= Problem =
Every line below is to be quoted exactly, with nothing added or dropped.

-------- Records shown

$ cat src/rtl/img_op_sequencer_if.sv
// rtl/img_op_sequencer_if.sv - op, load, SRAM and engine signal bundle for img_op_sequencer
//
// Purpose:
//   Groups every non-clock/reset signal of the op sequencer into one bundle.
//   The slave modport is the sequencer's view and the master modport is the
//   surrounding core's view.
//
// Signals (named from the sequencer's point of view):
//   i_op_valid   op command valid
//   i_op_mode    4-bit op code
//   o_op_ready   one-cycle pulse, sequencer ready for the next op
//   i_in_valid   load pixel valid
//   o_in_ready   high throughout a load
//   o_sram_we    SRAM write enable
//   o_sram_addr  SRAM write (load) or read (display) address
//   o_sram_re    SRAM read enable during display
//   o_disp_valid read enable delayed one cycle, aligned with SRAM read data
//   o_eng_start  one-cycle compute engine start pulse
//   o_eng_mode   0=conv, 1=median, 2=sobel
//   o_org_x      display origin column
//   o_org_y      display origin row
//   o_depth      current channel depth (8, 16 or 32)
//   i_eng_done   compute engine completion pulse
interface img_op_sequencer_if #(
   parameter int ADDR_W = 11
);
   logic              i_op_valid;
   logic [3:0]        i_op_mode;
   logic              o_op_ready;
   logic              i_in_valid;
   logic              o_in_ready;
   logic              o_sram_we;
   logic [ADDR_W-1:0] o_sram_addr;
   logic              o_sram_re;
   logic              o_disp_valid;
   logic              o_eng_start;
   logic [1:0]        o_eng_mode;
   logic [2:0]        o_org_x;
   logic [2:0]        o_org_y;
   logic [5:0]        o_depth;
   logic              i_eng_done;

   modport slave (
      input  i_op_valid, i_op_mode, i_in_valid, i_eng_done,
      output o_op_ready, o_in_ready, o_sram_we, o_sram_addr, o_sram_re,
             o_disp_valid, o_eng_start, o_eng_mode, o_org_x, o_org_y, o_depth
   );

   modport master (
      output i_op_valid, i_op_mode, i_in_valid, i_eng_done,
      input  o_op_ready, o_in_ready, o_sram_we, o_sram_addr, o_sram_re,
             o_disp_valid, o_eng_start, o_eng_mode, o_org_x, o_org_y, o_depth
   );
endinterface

----------------

= Exercise solution =
$ cat src/rtl/img_op_sequencer_if.sv
// rtl/img_op_sequencer_if.sv - op, load, SRAM and engine signal bundle for img_op_sequencer
//
// Purpose:
//   Groups every non-clock/reset signal of the op sequencer into one bundle.
//   The slave modport is the sequencer's view and the master modport is the
//   surrounding core's view.
//
// Signals (named from the sequencer's point of view):
//   i_op_valid   op command valid
//   i_op_mode    4-bit op code
//   o_op_ready   one-cycle pulse, sequencer ready for the next op
//   i_in_valid   load pixel valid
//   o_in_ready   high throughout a load
//   o_sram_we    SRAM write enable
//   o_sram_addr  SRAM write (load) or read (display) address
//   o_sram_re    SRAM read enable during display
//   o_disp_valid read enable delayed one cycle, aligned with SRAM read data
//   o_eng_start  one-cycle compute engine start pulse
//   o_eng_mode   0=conv, 1=median, 2=sobel
//   o_org_x      display origin column
//   o_org_y      display origin row
//   o_depth      current channel depth (8, 16 or 32)
//   i_eng_done   compute engine completion pulse
interface img_op_sequencer_if #(
   parameter int ADDR_W = 11
);
   logic              i_op_valid;
   logic [3:0]        i_op_mode;
   logic              o_op_ready;
   logic              i_in_valid;
   logic              o_in_ready;
   logic              o_sram_we;
   logic [ADDR_W-1:0] o_sram_addr;
   logic              o_sram_re;
   logic              o_disp_valid;
   logic              o_eng_start;
   logic [1:0]        o_eng_mode;
   logic [2:0]        o_org_x;
   logic [2:0]        o_org_y;
   logic [5:0]        o_depth;
   logic              i_eng_done;

   modport slave (
      input  i_op_valid, i_op_mode, i_in_valid, i_eng_done,
      output o_op_ready, o_in_ready, o_sram_we, o_sram_addr, o_sram_re,
             o_disp_valid, o_eng_start, o_eng_mode, o_org_x, o_org_y, o_depth
   );

   modport master (
      output i_op_valid, i_op_mode, i_in_valid, i_eng_done,
      input  o_op_ready, o_in_ready, o_sram_we, o_sram_addr, o_sram_re,
             o_disp_valid, o_eng_start, o_eng_mode, o_org_x, o_org_y, o_depth
   );
endinterface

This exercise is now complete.